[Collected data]
>>

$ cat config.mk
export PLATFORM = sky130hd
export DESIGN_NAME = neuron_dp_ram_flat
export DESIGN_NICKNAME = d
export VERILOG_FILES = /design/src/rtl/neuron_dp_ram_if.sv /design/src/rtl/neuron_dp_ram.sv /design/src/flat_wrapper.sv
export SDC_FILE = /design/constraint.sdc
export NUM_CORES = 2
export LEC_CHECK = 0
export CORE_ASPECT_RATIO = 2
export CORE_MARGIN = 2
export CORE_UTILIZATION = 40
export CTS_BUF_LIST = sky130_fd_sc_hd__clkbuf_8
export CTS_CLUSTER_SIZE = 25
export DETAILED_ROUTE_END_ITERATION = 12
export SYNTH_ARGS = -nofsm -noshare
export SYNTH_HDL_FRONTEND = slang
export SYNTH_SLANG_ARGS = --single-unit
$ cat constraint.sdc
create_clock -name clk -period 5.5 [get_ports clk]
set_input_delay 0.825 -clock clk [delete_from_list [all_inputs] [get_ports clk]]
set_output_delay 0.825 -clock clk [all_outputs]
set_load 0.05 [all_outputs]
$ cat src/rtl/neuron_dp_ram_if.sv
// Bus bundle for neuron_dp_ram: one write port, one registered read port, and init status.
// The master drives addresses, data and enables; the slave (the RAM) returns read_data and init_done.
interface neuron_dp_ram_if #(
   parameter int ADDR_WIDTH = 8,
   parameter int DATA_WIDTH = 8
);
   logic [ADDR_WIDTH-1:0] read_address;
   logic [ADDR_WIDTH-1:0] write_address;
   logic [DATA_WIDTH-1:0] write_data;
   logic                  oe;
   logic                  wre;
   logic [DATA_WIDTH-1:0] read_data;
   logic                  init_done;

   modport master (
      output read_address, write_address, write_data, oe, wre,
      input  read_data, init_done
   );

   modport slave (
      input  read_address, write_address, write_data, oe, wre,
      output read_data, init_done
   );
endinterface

<<
>>

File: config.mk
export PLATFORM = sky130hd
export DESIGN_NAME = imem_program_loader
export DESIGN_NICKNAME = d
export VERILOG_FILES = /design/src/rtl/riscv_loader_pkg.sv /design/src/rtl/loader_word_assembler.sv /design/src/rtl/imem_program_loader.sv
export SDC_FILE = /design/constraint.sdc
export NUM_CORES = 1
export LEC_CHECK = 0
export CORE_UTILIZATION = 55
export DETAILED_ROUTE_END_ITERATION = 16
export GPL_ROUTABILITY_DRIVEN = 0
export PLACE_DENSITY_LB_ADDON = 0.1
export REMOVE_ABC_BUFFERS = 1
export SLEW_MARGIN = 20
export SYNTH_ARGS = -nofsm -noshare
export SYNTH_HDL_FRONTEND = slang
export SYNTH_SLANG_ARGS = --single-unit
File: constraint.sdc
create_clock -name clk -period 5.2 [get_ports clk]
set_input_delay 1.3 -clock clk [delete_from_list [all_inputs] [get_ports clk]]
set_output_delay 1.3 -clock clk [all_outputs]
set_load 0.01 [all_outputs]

<<
>>

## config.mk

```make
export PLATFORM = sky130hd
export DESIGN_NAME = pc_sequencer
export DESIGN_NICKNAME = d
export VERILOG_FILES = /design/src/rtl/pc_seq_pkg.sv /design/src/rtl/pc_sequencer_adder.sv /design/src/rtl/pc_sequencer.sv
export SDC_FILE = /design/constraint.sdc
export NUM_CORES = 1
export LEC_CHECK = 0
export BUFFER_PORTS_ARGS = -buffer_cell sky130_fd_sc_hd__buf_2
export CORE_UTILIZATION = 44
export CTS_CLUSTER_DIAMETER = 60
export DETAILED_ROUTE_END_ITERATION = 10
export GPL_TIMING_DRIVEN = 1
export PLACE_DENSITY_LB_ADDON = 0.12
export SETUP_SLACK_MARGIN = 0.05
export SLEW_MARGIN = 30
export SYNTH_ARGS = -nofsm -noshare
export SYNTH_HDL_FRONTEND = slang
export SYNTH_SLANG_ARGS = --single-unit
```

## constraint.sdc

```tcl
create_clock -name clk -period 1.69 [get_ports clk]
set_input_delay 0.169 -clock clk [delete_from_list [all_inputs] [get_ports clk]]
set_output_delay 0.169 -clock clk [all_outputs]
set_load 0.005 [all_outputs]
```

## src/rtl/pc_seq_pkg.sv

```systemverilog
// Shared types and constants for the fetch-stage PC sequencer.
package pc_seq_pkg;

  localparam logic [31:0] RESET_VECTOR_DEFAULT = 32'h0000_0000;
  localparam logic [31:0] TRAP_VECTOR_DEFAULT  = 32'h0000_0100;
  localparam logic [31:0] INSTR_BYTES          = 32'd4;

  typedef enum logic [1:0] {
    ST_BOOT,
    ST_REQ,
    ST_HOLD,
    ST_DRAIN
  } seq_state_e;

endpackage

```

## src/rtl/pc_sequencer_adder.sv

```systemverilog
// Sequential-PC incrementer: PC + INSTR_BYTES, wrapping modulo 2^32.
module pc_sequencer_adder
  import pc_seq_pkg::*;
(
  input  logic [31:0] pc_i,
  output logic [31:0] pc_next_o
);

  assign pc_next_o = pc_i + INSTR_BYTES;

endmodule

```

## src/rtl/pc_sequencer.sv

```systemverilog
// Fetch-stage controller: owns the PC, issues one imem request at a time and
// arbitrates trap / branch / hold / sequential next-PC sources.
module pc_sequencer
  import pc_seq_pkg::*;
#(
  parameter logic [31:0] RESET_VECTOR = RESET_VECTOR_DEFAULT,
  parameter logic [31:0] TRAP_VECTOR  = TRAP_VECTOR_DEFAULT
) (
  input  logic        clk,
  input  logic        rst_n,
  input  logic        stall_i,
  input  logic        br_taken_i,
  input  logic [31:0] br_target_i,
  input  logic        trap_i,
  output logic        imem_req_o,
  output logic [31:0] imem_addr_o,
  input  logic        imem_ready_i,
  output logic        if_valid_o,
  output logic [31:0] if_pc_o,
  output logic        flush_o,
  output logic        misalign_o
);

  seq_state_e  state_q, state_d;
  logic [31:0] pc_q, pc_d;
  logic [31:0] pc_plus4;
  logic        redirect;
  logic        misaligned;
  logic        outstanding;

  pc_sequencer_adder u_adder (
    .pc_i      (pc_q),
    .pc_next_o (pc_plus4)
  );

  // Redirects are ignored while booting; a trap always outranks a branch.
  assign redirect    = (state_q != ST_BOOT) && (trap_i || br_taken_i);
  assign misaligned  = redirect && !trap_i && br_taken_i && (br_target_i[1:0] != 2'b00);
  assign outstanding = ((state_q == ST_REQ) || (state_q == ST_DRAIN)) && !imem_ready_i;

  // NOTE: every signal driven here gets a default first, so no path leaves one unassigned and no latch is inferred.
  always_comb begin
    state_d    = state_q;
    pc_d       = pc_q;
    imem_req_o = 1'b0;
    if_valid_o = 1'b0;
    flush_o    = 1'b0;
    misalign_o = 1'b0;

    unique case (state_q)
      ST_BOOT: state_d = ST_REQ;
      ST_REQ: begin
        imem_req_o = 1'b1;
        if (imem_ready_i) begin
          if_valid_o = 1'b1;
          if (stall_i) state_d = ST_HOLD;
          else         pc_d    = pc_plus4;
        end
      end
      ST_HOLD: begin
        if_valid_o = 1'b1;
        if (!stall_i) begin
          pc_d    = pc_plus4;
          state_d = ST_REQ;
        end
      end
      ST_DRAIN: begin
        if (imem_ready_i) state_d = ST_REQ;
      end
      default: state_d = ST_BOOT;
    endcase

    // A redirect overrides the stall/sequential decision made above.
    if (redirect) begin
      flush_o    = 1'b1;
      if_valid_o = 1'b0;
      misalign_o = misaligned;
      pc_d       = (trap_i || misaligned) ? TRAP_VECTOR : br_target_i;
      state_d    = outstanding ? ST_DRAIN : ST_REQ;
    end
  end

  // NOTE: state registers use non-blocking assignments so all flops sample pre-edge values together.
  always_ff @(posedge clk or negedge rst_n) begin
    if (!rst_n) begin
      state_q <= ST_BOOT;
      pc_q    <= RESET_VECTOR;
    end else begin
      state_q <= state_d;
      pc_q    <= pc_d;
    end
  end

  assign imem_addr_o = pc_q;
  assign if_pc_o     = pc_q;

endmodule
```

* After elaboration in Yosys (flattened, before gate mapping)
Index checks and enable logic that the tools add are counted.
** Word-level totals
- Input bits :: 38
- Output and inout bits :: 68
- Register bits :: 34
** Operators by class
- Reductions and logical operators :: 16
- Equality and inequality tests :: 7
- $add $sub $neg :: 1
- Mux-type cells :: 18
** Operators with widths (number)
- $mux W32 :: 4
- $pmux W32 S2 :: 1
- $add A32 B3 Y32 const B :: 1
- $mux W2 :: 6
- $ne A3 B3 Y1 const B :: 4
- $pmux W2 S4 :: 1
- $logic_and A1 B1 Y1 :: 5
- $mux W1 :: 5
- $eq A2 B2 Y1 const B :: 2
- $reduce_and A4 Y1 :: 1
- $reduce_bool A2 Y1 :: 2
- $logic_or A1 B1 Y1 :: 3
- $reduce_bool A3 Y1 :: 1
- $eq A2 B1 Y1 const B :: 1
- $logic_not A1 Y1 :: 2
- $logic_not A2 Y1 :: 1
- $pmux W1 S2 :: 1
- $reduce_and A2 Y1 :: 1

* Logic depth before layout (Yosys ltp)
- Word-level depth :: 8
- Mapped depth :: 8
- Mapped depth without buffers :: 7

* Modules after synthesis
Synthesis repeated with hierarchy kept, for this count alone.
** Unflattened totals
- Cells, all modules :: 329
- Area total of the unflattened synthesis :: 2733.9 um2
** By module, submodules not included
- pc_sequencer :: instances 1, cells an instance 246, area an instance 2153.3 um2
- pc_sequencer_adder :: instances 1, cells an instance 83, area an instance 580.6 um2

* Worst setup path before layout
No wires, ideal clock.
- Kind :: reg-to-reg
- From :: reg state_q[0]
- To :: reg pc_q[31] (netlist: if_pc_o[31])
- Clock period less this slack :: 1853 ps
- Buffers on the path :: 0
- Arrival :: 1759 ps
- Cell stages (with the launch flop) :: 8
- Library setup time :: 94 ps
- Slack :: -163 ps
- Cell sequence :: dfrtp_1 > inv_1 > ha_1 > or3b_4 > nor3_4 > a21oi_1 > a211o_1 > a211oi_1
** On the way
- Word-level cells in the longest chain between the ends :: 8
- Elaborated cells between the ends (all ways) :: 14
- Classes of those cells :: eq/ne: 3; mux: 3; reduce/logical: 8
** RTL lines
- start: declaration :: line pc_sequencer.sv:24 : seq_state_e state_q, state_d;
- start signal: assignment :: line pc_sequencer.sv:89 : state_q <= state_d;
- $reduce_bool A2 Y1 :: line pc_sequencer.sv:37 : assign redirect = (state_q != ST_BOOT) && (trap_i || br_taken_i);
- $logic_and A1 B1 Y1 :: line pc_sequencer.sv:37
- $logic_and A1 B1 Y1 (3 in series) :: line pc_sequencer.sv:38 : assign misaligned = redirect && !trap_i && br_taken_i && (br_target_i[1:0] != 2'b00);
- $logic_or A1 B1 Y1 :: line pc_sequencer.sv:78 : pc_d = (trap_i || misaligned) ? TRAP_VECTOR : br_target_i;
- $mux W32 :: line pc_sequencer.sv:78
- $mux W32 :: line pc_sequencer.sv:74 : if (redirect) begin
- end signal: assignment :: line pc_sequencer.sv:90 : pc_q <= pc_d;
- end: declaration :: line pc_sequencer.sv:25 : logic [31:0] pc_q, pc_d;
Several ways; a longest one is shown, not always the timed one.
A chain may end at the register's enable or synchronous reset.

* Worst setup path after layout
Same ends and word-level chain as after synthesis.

<<

# [Your objective]
Print the lines above from the one with "- start signal: assignment" through the one with "Same ends and", both included, exactly as written and nothing more.

# [Answer for this exercise]
- start signal: assignment :: line pc_sequencer.sv:89 : state_q <= state_d;
- $reduce_bool A2 Y1 :: line pc_sequencer.sv:37 : assign redirect = (state_q != ST_BOOT) && (trap_i || br_taken_i);
- $logic_and A1 B1 Y1 :: line pc_sequencer.sv:37
- $logic_and A1 B1 Y1 (3 in series) :: line pc_sequencer.sv:38 : assign misaligned = redirect && !trap_i && br_taken_i && (br_target_i[1:0] != 2'b00);
- $logic_or A1 B1 Y1 :: line pc_sequencer.sv:78 : pc_d = (trap_i || misaligned) ? TRAP_VECTOR : br_target_i;
- $mux W32 :: line pc_sequencer.sv:78
- $mux W32 :: line pc_sequencer.sv:74 : if (redirect) begin
- end signal: assignment :: line pc_sequencer.sv:90 : pc_q <= pc_d;
- end: declaration :: line pc_sequencer.sv:25 : logic [31:0] pc_q, pc_d;
Several ways; a longest one is shown, not always the timed one.
A chain may end at the register's enable or synchronous reset.

* Worst setup path after layout
Same ends and word-level chain as after synthesis.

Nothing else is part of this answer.